| What to do |
Among the entries below, one stretch runs from the line that contains "- CTS_CLUSTER_DIAMETER: not set -> 35" through the line that contains "Fmax rose by". Repeat that stretch exactly, ends included, and only that.

| Dataset |
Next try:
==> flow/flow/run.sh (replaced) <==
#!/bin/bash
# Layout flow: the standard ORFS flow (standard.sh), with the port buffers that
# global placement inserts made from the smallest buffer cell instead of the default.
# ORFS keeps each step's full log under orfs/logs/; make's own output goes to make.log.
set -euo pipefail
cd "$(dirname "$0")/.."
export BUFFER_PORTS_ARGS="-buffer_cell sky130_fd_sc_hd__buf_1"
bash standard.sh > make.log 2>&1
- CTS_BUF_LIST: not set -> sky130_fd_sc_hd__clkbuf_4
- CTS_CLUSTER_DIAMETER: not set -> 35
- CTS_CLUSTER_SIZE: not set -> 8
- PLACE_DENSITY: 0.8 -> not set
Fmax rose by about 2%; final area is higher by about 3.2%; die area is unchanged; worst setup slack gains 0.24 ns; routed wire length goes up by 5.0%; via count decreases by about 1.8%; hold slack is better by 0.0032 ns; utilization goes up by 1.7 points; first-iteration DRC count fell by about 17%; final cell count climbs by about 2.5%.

--

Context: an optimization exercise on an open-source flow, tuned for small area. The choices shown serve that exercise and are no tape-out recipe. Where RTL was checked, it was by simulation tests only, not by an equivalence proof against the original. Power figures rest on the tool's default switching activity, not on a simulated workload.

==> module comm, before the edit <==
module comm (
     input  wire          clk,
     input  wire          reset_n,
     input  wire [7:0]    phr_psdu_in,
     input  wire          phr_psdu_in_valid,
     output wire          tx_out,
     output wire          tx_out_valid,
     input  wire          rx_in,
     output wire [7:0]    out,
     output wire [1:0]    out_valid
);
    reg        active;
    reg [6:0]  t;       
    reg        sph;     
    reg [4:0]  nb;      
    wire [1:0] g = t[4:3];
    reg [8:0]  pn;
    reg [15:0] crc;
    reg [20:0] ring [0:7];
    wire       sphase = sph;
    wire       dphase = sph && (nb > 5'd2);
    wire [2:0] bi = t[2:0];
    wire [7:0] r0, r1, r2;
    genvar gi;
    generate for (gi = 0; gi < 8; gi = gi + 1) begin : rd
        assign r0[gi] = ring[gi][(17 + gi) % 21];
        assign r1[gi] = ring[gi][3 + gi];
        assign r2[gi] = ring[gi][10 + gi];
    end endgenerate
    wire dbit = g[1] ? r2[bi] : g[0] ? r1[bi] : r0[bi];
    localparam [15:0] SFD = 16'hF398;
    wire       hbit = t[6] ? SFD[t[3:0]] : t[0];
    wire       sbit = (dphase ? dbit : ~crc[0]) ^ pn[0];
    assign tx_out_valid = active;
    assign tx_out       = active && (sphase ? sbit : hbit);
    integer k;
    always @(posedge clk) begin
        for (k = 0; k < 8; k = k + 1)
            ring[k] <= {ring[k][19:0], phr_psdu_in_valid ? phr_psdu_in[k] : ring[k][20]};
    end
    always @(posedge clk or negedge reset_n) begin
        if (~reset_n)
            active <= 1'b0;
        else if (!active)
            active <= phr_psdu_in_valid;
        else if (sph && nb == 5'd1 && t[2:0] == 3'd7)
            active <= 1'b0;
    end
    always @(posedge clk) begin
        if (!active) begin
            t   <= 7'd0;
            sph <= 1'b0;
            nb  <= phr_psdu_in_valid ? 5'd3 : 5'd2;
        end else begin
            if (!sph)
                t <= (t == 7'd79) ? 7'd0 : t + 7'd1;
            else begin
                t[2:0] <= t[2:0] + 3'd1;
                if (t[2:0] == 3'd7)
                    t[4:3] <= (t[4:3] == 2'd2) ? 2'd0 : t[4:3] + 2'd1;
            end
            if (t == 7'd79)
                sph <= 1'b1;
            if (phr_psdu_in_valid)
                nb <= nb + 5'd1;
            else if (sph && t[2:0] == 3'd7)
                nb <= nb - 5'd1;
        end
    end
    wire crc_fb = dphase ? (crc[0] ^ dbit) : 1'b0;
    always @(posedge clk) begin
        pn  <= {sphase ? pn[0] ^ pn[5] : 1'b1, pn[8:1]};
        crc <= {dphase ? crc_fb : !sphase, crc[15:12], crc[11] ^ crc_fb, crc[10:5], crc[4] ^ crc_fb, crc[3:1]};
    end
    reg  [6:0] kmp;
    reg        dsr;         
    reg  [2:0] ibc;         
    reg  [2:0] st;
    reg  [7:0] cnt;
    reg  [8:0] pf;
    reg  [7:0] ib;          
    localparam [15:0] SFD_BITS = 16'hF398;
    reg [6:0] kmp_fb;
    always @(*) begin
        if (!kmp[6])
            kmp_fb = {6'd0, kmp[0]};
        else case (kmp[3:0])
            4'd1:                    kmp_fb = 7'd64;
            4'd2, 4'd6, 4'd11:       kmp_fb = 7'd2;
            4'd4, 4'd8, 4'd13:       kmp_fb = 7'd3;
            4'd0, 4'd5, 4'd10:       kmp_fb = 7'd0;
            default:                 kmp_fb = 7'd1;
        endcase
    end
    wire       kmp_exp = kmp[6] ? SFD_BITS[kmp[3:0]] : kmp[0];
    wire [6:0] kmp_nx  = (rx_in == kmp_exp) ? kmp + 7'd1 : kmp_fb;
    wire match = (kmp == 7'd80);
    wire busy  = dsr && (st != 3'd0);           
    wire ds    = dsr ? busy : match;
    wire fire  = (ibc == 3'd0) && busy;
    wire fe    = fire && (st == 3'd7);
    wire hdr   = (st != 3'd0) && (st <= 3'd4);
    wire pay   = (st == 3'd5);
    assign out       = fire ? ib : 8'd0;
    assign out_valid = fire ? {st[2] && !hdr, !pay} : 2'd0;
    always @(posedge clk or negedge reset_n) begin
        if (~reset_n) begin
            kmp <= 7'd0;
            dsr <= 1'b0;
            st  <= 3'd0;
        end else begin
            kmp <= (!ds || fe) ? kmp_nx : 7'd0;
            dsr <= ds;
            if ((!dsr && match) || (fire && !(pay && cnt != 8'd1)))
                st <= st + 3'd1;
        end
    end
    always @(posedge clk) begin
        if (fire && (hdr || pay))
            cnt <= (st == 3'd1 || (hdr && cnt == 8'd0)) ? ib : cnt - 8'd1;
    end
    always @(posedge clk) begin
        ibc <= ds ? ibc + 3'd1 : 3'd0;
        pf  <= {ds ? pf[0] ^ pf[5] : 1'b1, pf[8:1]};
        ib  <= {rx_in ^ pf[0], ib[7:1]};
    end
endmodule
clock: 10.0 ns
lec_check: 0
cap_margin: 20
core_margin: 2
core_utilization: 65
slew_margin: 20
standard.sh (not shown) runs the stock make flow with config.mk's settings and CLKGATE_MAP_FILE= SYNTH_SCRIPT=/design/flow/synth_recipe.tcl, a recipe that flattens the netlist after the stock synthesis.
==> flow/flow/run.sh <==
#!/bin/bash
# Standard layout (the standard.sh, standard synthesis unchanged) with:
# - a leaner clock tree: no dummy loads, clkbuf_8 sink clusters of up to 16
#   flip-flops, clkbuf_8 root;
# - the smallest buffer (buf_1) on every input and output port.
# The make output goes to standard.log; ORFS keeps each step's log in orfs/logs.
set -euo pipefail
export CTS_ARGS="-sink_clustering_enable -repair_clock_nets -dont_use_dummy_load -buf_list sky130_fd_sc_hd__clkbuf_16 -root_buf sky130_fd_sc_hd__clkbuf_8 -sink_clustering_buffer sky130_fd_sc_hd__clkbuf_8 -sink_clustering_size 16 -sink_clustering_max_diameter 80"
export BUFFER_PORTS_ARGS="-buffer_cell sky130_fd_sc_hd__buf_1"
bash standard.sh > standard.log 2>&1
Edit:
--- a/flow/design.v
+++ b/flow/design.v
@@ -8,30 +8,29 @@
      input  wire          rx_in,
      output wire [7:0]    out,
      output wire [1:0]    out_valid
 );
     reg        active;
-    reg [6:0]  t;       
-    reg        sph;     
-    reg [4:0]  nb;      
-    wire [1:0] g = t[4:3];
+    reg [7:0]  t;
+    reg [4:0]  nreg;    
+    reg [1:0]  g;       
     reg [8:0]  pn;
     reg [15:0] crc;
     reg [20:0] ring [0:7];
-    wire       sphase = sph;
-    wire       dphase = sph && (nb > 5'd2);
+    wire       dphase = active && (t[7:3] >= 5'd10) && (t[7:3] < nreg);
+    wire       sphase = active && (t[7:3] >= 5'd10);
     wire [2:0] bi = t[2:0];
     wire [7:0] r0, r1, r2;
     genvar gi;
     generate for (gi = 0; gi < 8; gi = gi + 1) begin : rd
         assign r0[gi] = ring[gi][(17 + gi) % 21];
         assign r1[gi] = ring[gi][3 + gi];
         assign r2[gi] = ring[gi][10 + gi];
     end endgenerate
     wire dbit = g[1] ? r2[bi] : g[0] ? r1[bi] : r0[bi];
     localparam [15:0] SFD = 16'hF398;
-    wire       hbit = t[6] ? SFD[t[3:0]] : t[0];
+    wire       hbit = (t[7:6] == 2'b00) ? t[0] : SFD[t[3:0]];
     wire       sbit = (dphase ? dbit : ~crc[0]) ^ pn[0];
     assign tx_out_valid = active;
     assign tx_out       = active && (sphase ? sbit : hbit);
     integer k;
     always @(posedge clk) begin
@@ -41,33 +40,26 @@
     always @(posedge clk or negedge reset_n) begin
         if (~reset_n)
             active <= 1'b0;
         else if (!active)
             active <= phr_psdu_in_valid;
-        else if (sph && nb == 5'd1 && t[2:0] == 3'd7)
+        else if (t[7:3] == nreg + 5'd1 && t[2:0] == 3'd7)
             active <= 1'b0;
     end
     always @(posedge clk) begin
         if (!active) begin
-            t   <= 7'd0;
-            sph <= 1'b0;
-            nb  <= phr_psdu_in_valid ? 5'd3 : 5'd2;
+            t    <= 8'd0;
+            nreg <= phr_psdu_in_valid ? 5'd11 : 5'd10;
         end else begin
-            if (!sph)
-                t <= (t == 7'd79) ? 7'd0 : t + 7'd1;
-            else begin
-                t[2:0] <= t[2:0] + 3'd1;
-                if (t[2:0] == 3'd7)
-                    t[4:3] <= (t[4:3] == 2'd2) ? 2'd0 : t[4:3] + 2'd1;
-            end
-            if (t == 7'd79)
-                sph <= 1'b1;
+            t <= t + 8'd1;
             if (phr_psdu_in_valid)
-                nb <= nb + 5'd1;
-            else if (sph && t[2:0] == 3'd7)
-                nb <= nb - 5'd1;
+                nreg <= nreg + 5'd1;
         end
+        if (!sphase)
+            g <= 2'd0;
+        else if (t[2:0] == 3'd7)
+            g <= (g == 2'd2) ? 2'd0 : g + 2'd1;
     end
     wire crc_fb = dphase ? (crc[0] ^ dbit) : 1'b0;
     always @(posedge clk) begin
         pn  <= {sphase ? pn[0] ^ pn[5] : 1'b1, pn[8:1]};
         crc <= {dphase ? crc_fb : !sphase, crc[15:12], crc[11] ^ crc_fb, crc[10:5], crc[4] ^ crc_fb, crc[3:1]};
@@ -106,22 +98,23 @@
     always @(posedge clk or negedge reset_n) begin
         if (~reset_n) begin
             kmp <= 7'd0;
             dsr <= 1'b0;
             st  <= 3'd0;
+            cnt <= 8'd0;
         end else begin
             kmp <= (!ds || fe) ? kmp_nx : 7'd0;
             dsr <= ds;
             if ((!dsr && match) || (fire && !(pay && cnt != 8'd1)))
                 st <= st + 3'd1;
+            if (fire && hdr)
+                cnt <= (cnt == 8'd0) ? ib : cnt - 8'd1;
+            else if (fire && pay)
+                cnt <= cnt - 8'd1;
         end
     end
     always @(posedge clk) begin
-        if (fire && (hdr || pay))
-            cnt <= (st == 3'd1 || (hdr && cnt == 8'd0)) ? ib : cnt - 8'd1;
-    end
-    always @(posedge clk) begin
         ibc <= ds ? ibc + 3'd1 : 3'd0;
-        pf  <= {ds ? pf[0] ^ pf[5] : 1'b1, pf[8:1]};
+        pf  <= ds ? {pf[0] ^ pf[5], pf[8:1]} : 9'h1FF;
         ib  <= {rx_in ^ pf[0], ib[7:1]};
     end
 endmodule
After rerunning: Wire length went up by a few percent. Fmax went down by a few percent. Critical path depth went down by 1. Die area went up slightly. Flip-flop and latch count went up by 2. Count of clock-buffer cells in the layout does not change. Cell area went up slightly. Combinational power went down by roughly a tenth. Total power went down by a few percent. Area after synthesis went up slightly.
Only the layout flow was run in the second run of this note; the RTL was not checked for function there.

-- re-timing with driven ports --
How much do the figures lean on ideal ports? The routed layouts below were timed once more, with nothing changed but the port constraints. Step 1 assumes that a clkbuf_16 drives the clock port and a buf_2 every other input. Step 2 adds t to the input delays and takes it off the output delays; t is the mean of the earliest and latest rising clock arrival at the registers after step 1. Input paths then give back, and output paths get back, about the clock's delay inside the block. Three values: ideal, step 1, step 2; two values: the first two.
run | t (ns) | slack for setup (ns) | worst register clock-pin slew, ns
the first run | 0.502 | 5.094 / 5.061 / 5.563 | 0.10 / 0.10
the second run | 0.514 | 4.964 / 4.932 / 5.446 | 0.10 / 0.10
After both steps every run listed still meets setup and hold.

--

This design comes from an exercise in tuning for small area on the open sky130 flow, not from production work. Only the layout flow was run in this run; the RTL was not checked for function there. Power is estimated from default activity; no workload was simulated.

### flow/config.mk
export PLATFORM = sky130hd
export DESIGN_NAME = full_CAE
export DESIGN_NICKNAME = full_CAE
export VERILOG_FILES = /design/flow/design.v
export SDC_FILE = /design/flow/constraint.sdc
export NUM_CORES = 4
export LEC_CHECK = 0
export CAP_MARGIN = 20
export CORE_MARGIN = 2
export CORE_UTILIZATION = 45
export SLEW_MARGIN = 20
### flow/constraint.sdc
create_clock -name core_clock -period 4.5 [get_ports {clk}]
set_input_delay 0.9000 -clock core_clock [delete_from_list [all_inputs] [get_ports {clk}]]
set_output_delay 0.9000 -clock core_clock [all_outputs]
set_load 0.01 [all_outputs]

| The answer |
- CTS_CLUSTER_DIAMETER: not set -> 35
- CTS_CLUSTER_SIZE: not set -> 8
- PLACE_DENSITY: 0.8 -> not set
Fmax rose by about 2%; final area is higher by about 3.2%; die area is unchanged; worst setup slack gains 0.24 ns; routed wire length goes up by 5.0%; via count decreases by about 1.8%; hold slack is better by 0.0032 ns; utilization goes up by 1.7 points; first-iteration DRC count fell by about 17%; final cell count climbs by about 2.5%.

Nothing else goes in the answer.